In known drug delivery devices, there may be an internal gap between parts of the drug delivery device after assembly which have to contact each other to ensure the delivery of the correct amount of the dose. The gap may be located between parts of the drive mechanism or between a part of the drive mechanism and e.g. the cartridge. This gap is a consequence of the tolerances associated with all the assembled parts and the requirement not to apply an undesirably high preload on the bung axially in the assembled drug delivery device, because too much preload would pressurize the drug in the cartridge and may cause it to leak, or may cause creep damage to plastic parts if they are loaded for significant periods of time during storage.
In a conventional drug delivery device, a priming operation is performed to ensure that the parts of the driving mechanism are moved to their predetermined position with respect to the other parts. Typically, the priming step has to be performed prior to the first use of the device to close a possible gap between the cartridge bung and the plunger and to overcome tolerances within the device. For the priming step, a user has to set a small dose and to dispense this dose while monitoring whether e.g. fluid leaves the device. This action has to be repeated until e.g. fluid actually leaves the device.
There is a risk of an underdose at least during the first use of the device if a user does not perform this priming step. Users who are unfamiliar with such drug delivery devices may fail to correctly prime their drug delivery device before dispensing the first dose. If this occurs, the correct volume of the drug may not be delivered in the first dose, as part of the dialed dose is needed to close up any gaps between parts in the mechanism.
EP 2 482 899 B1 discloses a manually operated drug delivery device with an assembly which can be adjusted during assembly of the device, preferably during final assembly after fitting the cartridge, to bring a piston rod in contact with a cartridge bung.
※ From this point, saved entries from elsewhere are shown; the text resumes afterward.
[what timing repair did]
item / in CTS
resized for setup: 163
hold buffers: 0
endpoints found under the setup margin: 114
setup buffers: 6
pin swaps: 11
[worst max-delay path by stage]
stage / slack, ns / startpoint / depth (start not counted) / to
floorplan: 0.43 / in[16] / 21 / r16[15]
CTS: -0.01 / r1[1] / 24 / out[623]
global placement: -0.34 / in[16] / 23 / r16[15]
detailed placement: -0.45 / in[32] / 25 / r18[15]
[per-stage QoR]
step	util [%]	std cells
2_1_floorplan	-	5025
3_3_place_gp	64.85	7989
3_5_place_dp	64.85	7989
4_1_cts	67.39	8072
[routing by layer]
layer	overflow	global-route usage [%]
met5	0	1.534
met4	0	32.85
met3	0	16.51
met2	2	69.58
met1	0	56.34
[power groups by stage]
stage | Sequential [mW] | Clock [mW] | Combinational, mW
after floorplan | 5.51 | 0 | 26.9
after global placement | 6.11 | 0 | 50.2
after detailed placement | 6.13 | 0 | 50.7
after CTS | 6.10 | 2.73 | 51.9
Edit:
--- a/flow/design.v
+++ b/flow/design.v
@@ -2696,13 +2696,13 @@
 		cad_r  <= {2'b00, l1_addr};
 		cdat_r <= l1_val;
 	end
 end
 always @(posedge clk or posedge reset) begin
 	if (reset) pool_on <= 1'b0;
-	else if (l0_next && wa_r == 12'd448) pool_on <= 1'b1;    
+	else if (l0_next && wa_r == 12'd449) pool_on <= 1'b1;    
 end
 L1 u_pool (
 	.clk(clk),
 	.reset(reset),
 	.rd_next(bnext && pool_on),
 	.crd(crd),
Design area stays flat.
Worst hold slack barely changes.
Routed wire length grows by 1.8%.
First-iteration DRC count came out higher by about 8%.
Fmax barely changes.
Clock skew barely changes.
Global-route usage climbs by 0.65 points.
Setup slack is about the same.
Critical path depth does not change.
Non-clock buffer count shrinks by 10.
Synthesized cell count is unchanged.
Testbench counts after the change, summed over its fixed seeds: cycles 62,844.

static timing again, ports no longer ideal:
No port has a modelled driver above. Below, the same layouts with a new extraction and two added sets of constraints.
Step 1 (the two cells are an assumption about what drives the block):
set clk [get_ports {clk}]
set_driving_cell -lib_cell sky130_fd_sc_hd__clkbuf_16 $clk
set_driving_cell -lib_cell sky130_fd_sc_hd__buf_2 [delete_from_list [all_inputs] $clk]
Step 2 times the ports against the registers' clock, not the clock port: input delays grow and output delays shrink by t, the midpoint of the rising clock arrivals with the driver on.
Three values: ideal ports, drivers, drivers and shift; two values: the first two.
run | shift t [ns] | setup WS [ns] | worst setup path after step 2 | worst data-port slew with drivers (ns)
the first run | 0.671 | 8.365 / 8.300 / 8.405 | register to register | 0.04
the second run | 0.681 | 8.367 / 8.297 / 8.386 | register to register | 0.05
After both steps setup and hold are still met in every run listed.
Source: an optimization exercise on an open RTL-to-GDS flow (aim: small area, a short achievable clock period and few clock cycles). Production flows keep margins and buffers that such runs may drop.
Where RTL was checked, it was by simulation tests only, not by an equivalence proof against the original.

== v51 ==
==> flow/design.v (excerpt) <==
module interpolation (
    input           clk,
    input           RST,
    input           START,
    input   [5:0]   H0,
    input   [5:0]   V0,
    input   [3:0]   SW,
    input   [3:0]   SH,
    output          REN,
    input   [7:0]   R_DATA,
    output  [11:0]  ADDR,
    output  [7:0]   O_DATA,
    output          O_VALID
);
    parameter Q = 5;
    reg [5:0] h0;
    reg [3:0] dh, dv;            
    reg       ract;
    reg [4:0] rrow;
    reg [3:0] rfv;               
    reg [5:0] rtop;              
    reg [3:0] rj;                
    reg       rph;               
    reg [11:0] addr;
    reg       ren;
    reg [2:0] cr;                
    reg [1:0] k1, k2, k3, k4;
    reg [3:0] f1, f2, f3;
    reg [7:0] rd, tp;
    reg [9:0] vp;
    reg [9:0] vr;
    reg [7:0] q [0:Q-1];
    reg [2:0] cnt;
    reg [4:0] oc;
    reg [3:0] ofh;
    reg [9:0] hp;
    reg [9:0] hr;
    reg       hv;
    reg [7:0] odata;
    reg       ovalid;
    assign REN = ren;
    assign ADDR = addr;
    assign O_DATA = odata;
    assign O_VALID = ovalid;
    function [19:0] lerp_a;
        input [7:0] a, b;
        input [3:0] f;
        reg [7:0] m0, m1, m2, m3;
        begin
            m0 = f[0] ? b : a;
            m1 = f[1] ? b : a;
            m2 = f[2] ? b : a;
            m3 = f[3] ? b : a;
            lerp_a[19:10] = {2'b0, a} + {2'b0, m0} + {1'b0, m1, 1'b0};
            lerp_a[9:0] = {2'b0, m2} + {1'b0, m3, 1'b0};
        end
    endfunction
    function [7:0] lerp_b;
        input [9:0] p;
        input [9:0] r;
        reg [11:0] s;
        begin
            s = {2'b0, p} + {r, 2'b0};
            lerp_b = s[11:4];
        end
    endfunction
    wire       prod = k4[0];
  ...
For scale: ~830 cells after synthesis, about 180 flip-flops, about 53 I/O pins, ~9400 um2 of cells after synthesis.
==> flow/config.mk <==
export PLATFORM = sky130hd
export DESIGN_NAME = interpolation
export DESIGN_NICKNAME = interpolation
export VERILOG_FILES = /design/flow/design.v
export SDC_FILE = /design/flow/constraint.sdc
export NUM_CORES = 4
export LEC_CHECK = 0
export CAP_MARGIN = 20
export CORE_MARGIN = 2
export CORE_UTILIZATION = 40
export PLACE_DENSITY = 0.6
export SLEW_MARGIN = 20
==> flow/constraint.sdc <==
create_clock -name core_clock -period 12.0 [get_ports {clk}]
set_input_delay 2.4000 -clock core_clock [delete_from_list [all_inputs] [get_ports {clk}]]
set_output_delay 2.4000 -clock core_clock [all_outputs]
set_load 0.01 [all_outputs]
standard.sh (not shown) runs the stock make flow with config.mk's settings and CLKGATE_MAP_FILE= SYNTH_SCRIPT=/design/flow/synth_recipe.tcl, a recipe that flattens the netlist after the stock synthesis.
==> flow/flow/run.sh <==
#!/bin/bash
set -euo pipefail
bash standard.sh SETUP_SLACK_MARGIN=8.6 "BUFFER_PORTS_ARGS=-buffer_cell sky130_fd_sc_hd__buf_1" finish > flow_standard.log 2>&1
No stage failed in v51, and the final checks on the layout all came back clean.
## Diff of input files: v50 against v51
==> flow/run.sh (new file) <==
#!/bin/bash
# synth_recipe.tcl (not shown) runs the flow's synth.tcl, then flattens the netlist and writes it again
# the make line also repeats each setting of config.mk as NAME=value (left out here)
make -C /OpenROAD-flow-scripts/flow DESIGN_CONFIG=/design/flow/config.mk WORK_HOME=/design/flow/orfs CLKGATE_MAP_FILE= SYNTH_SCRIPT=/design/flow/synth_recipe.tcl finish
removed: flow/flow/run.sh
removed: flow/standard.sh
## What came out
- Between v50 and v51, it is v50 whose arrival time reported for the critical path endpoint is higher, by 3.28 ns.
- v50 finished every step from synthesis to the final layout, and the layout passed the timing, design-rule and antenna checks.
- The hold slack of v50 and that of v51 are within noise of each other.
- Diff v50..v51 | global-route usage | negligible
- v50 can be clocked slower than v51.
- Diff v51 -> v50 | area of the multi-input gates | down slightly
- Re number of H-tree levels: no difference whatsoever between v51 and v50.
- Looking at worst setup path startpoint, the ren result is from v51; the ofh[2] one comes from v50.
- Compared with v51, v50 shows final critical-path share of the clock period higher by 5.8 points.
What v58 does differently from v50 at the input level:
# v50
export LEC_CHECK = 0
export CAP_MARGIN = 20
export CORE_MARGIN = 2
export CORE_UTILIZATION = 40
export PLACE_DENSITY = 0.6
export SLEW_MARGIN = 20
create_clock -name core_clock -period 12.0 [get_ports {clk}]
# v58
export LEC_CHECK = 0
export CAP_MARGIN = 20
export CORE_MARGIN = 2
export CORE_UTILIZATION = 40
export CTS_BUF_LIST = sky130_fd_sc_hd__clkbuf_8
export PLACE_DENSITY = 0.6
export SLEW_MARGIN = 20
create_clock -name core_clock -period 12.0 [get_ports {clk}]
==> flow/flow/run.sh (new file) <==
#!/bin/bash
set -euo pipefail
bash standard.sh SETUP_SLACK_MARGIN=8.6 "BUFFER_PORTS_ARGS=-buffer_cell sky130_fd_sc_hd__buf_1" finish > flow_standard.log 2>&1
==> flow/standard.sh (new file) <==
#!/bin/bash
# synth_recipe.tcl (not shown) runs the flow's synth.tcl, then flattens the netlist and writes it again
# the make line also repeats each setting of config.mk as NAME=value (left out here)
make -C /OpenROAD-flow-scripts/flow DESIGN_CONFIG=/design/flow/config.mk WORK_HOME=/design/flow/orfs CLKGATE_MAP_FILE= SYNTH_SCRIPT=/design/flow/synth_recipe.tcl "${@:-finish}"
removed: flow/run.sh
v58: flow completed, timing, DRC and antenna clean. Run comparison: v50 cell type of the slowest stage on the worst timing path dfxtp_1; v58 cell type of the slowest stage on the worst timing path dfstp_2. Going from v50 to v58, count of buffers added by post-CTS timing repair for setup grows by 12. In the reports for v50 and v58, the smaller share of the clock period used by the worst path belongs to v58.
The following lists how v16 was set up differently from v58:
# v58
export LEC_CHECK = 0
export CAP_MARGIN = 20
export CORE_MARGIN = 2
export CORE_UTILIZATION = 40
export CTS_BUF_LIST = sky130_fd_sc_hd__clkbuf_8
export PLACE_DENSITY = 0.6
export SLEW_MARGIN = 20
create_clock -name core_clock -period 12.0 [get_ports {clk}]
# v16
export LEC_CHECK = 0
export CAP_MARGIN = 20
export CORE_MARGIN = 2
export CORE_UTILIZATION = 40
export CTS_BUF_LIST = sky130_fd_sc_hd__clkbuf_4 sky130_fd_sc_hd__clkbuf_8
export PLACE_DENSITY = 0.6
export SLEW_MARGIN = 20
create_clock -name core_clock -period 12.0 [get_ports {clk}]
### Flow results
- The clock skew on v16 is in line with that on v58.
- The minimum period implied by the final worst setup slack of v58 and that of v16 are within noise of each other.
- v16: full flow OK, the timing, design-rule and antenna checks passed
- v16 vs. v58: total routed wirelength shows no meaningful change, post-route fraction of the period consumed by the critical path shows no meaningful change, overall global routing resource usage shows no meaningful change.
- Final hold violation count came out exactly the same in v16 and v58.
- The final design instance area without fill was comparable across v16 and v58.
- v58 -> v16: utilization delta 0, exact match
- Status: wire length on met1 parity (v16, v58)
Relative to v16, the following input files were edited for v36:
# v16
export LEC_CHECK = 0
export CAP_MARGIN = 20
export CORE_MARGIN = 2
export CORE_UTILIZATION = 40
export CTS_BUF_LIST = sky130_fd_sc_hd__clkbuf_4 sky130_fd_sc_hd__clkbuf_8
export PLACE_DENSITY = 0.6
export SLEW_MARGIN = 20
create_clock -name core_clock -period 12.0 [get_ports {clk}]
# v36
export LEC_CHECK = 0
export CAP_MARGIN = 20
export CORE_MARGIN = 2
export CORE_UTILIZATION = 40
export PLACE_DENSITY = 0.6
export SLEW_MARGIN = 20
create_clock -name core_clock -period 12.0 [get_ports {clk}]
==> flow/flow/run.sh <==
#!/bin/bash
# Standard layout, with repair_timing aiming well below the clock period.
set -euo pipefail
bash standard.sh SETUP_SLACK_MARGIN=8.6 finish > flow_standard.log 2>&1
Notes after the runs:
Post-route core utilization | v36 above v16
v16 → v36: final wirelength went up.
On post-placement cell count, v16 and v36 are neck and neck.
v36 gives more final-layout non-clock buffer area share than v16 did.
v16 has lower setup slack than v36.
Between v16 and v36, the proportion of layout cells with a drive suffix above 1 figures differ only marginally.
Met2 track utilization from global routing: v36 > v16
No functional check of the RTL was part of any run of this note.
Background: an optimization exercise with open tools, aiming at small area, a short achievable clock period and few clock cycles. Do not read the settings as production practice.
RTL that was checked went through simulation tests only; none was proved equivalent to the original.
Power and IR drop assume default switching activity.

Design zhxpu_core, start of the top module:
module zhxpu_core(
	input clk,
	input rst,
	output wire [15:0] imem_addr,
	input [15:0] imem_rdata,
	input imem_ready,
	output wire [15:0] dmem_addr,
	output wire [15:0] dmem_wdata,
	output wire dmem_we,
	output wire dmem_re,
	input [15:0] dmem_rdata,
	input dmem_ready
);
For scale: roughly 280 flip-flops, ~0.017 mm2 of cells after synthesis.
export LEC_CHECK = 0
export ABC_AREA = 1
export CAP_MARGIN = 20
export CORE_MARGIN = 2
export CORE_UTILIZATION = 60
export CTS_BUF_LIST = sky130_fd_sc_hd__clkbuf_8
export SETUP_SLACK_MARGIN = 5
export SLEW_MARGIN = 20
export TNS_END_PERCENT = 10
create_clock -name core_clock -period 9.0 [get_ports {clk}]
standard.sh (not shown) runs the stock make flow with config.mk's settings and CLKGATE_MAP_FILE= SYNTH_SCRIPT=/design/flow/synth_recipe.tcl, a recipe that flattens the netlist after the stock synthesis.
==> flow/flow/run.sh <==
#!/bin/bash
set -euo pipefail
bash standard.sh "BUFFER_PORTS_ARGS=-buffer_cell sky130_fd_sc_hd__buf_2" SETUP_SLACK_MARGIN=5.5 finish > standard_flow.log 2>&1
Edit:
--- a/flow/design.v
+++ b/flow/design.v
@@ -16,17 +16,17 @@
 	reg [15:0] ir;           
 	reg ir_sp, ir_ih, ir_ra;  
 	reg [7:0] a_sel, b_sel;   
 	reg [15:0] gpr [0:7];
 	reg [15:0] sp, ih, ra;
 	reg t;
 	reg [15:0] ex_a, ex_b;   
 	reg ex_cin;
-	reg ex_and, ex_or, ex_shl, ex_sh, ex_arith;
+	reg ex_add, ex_and, ex_or, ex_shl, ex_shr, ex_sh, ex_arith;
 	reg ex_ld, ex_st, ex_cmp, ex_wr, ex_br;
 	reg [3:0] ex_dst;        
 	wire ex_mem = ex_ld | ex_st;
 	wire hold = !imem_ready || (ex_mem && !dmem_ready);
 	wire [15:0] sum;
 	zx_add16 u_alu_add(.a(ex_a), .b(ex_b), .cin(ex_cin), .s(sum));
 	wire [15:0] add_p = ex_a ^ ex_b;
 	wire [15:0] add_k = {ex_a[14:0] | ex_b[14:0], ex_cin};
@@ -43,22 +43,21 @@
 	wire [15:0] sh2 = ex_a[1] ? {{2{fill}}, sh1[15:2]} : sh1;
 	wire [15:0] sh4 = ex_a[2] ? {{4{fill}}, sh2[15:4]} : sh2;
 	wire [15:0] sh8 = ex_a[3] ? {{8{fill}}, sh4[15:8]} : sh4;
 	wire [15:0] shr = big ? {16{fill}} : sh8;
 	wire [15:0] shr_rev;
 	generate for (gi = 0; gi < 16; gi = gi + 1) begin : g_rev2
 		assign shr_rev[gi] = shr[15 - gi];
 	end endgenerate
-	wire ex_add = !(ex_ld | ex_and | ex_or | ex_sh);
-	wire [15:0] oth = ({16{ex_ld}} & dmem_rdata) | ({16{ex_and}} & (ex_a & ex_b))
-		| ({16{ex_or}} & (ex_a | ex_b)) | ({16{ex_sh & ex_shl}} & shr_rev)
-		| ({16{ex_sh & !ex_shl}} & shr);
+	wire [15:0] oth_fast = ({16{ex_and}} & (ex_a & ex_b)) | ({16{ex_or}} & (ex_a | ex_b));
+	wire [15:0] oth = oth_fast | ({16{ex_ld}} & dmem_rdata)
+		| ({16{ex_shl}} & shr_rev) | ({16{ex_shr}} & shr);
 	wire [15:0] ex_res = ex_add ? sum : oth;
-	wire ex_zero = ex_add ? add_zero : ~|oth;
+	wire ex_zero = ex_add ? add_zero : ~|oth_fast;
 	wire ex_t = !add_zero;   
 	assign dmem_addr = ex_a;
 	assign dmem_wdata = ex_b;
 	assign dmem_we = ex_st;
 	assign dmem_re = ex_ld;
 	always @(posedge clk) begin
 		if (ex_wr) begin
 			case (ex_dst)
@@ -133,27 +132,31 @@
 	wire [15:0] b_val = fwd_b ? ex_res : b_reg;
 	wire t_val = ex_cmp ? ex_t : t;
 	wire [15:0] sext8 = {{8{ir[7]}}, ir[7:0]};
 	wire [15:0] sext4 = {{12{ir[3]}}, ir[3:0]};
 	wire [15:0] sext5 = {{11{ir[4]}}, ir[4:0]};
 	wire [15:0] sext11 = {{5{ir[10]}}, ir[10:0]};
 	wire [3:0] shamt = (ir[4:2] == 3'b000) ? 4'd8 : {1'b0, ir[4:2]};
 	wire br_rel = i_b | i_beqz | i_bnez | i_bteqz | i_btnez;
-	wire [15:0] tgt_base = br_rel ? pc : a_reg;
 	wire off5 = i_lw | i_sw;
-	wire [15:0] tgt_off = ({16{i_b}} & sext11) | ({16{off5}} & sext5) | ({16{!i_b & !off5}} & sext8);
-	wire [15:0] agu;
-	zx_add16 u_agu(.a(tgt_base), .b(tgt_off), .cin(1'b0), .s(agu));
+	wire [7:0] mem_off = off5 ? {{3{ir[4]}}, ir[4:0]} : ir[7:0];
+	wire off_neg = off5 ? ir[4] : ir[7];
+	wire [8:0] agu_lo = {1'b0, a_reg[7:0]} + {1'b0, mem_off};
+	wire [7:0] agu_inc = a_reg[15:8] + 8'd1;
+	wire [7:0] agu_dec = a_reg[15:8] - 8'd1;
+	wire [7:0] agu_hi = (agu_lo[8] == off_neg) ? a_reg[15:8] : (off_neg ? agu_dec : agu_inc);
+	wire [15:0] agu = {agu_hi, agu_lo[7:0]};
+	wire [15:0] br_off = i_b ? sext11 : sext8;
+	wire [15:0] br_target = pc + br_off;
 	wire ex_slow = ex_sh | ex_ld;
 	wire stall = fwd_a && (i_mem || ((i_beqz | i_bnez | br_jump) && ex_slow));
 	wire a_zero = fwd_a ? ex_zero : (a_reg == 16'b0);
 	wire taken = i_b | (i_beqz & a_zero) | (i_bnez & !a_zero)
 		| (i_bteqz & !t_val) | (i_btnez & t_val) | br_jump;
-	wire [15:0] br_target = agu;
 	wire [15:0] pc_inc = pc + 16'd1;
 	wire [15:0] br_dest = br_jump ? a_val : br_target;
 	wire [15:0] pc_next = taken ? br_dest : pc_inc;
 	wire i_addu_subu = g_11100;
 	wire s1_a = i_addiu | i_addiu3 | i_addsp | g_11100 | i_and | i_or | i_cmp | i_srav
 		| i_mfih | i_mtih;
 	wire s1_agu = i_mem;
 	wire s1_pc = d_br | (i_mfpc & !ex_br);
@@ -221,16 +224,18 @@
 			ex_cmp <= d_cmp & !stall;
 			ex_wr <= d_wr & !stall;
 			ex_br <= d_br & !stall;
 		end
 	end
 	always @(posedge clk) begin
 		if (!hold) begin
 			ex_a <= op1; ex_b <= op2; ex_cin <= d_cin;
+			ex_add <= !(d_ld | d_and | d_or | d_sh);
+			ex_shr <= d_sh & !d_shl;
 			ex_and <= d_and; ex_or <= d_or; ex_shl <= d_shl;
 			ex_sh <= d_sh; ex_arith <= d_arith; ex_dst <= d_dst;
 		end
 	end
 endmodule
 module zx_add16(
 	input [15:0] a,
 	input [15:0] b,
Global-route usage came out higher by 0.80 points.
Via count came out higher by 11%.
Clock power came out higher by about 10%.
Core utilization came out lower by 3.3 points.
Wire length came out higher by 9.2%.
Non-clock buffer count came out lower by 41.
Final area came out higher by 4.8%.
Total power came out higher by 6.3%.
No functional check of the RTL was part of any run of this note.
This removes tolerance gaps from the assembly and eliminates the need for a priming operation which is undertaken by the user prior to delivery the first dose of drug. The assembly of this known device requires using a tool to move a first drive member with respect to a second drive member, thereby moving a piston rod towards a bung during an assembly action, and thereafter coupling the first drive member with the second drive member so that the movement of the first drive member with respect to the second drive member is prevented during a dose setting and delivery action.
WO 2014/036239 A2, WO 2010/112377 A1 and WO 2008/142394 A1 each disclose a drug delivery device comprising a spring loaded piston which is attached to a belt or tether retaining the piston against the force of the spring. One end of the belt is attached to a spool on a gear wheel which is in engagement with a worm gear driven by an electric motor. Actuation of the motor allows unwinding of the belt which in turn allows displacement of the piston by the spring. In addition, WO 2014/036239 A2 mentions a control unit with a sensor detecting slack in the belt or tether. Further a sensor and an encoder may be used to provide positional feedback, end-of-dose signal and error indication.
WO 2014/139918 A1 and WO 2011/039229 A1 each describe an assembly method for a drug delivery device, wherein the device comprises a threaded piston rod engaging a threaded drive sleeve. During assembly the drive sleeve is rotated thereby advancing the piston rod. The torque required for rotating the piston rod is measured to detect a sudden increase in torque when the piston rod contacts a bung in a cartridge. WO 2014/029682 A2 proposes a method for detecting snap engagement of a piston rod and a bung by a sudden change in force or torque required for piston rod displacement.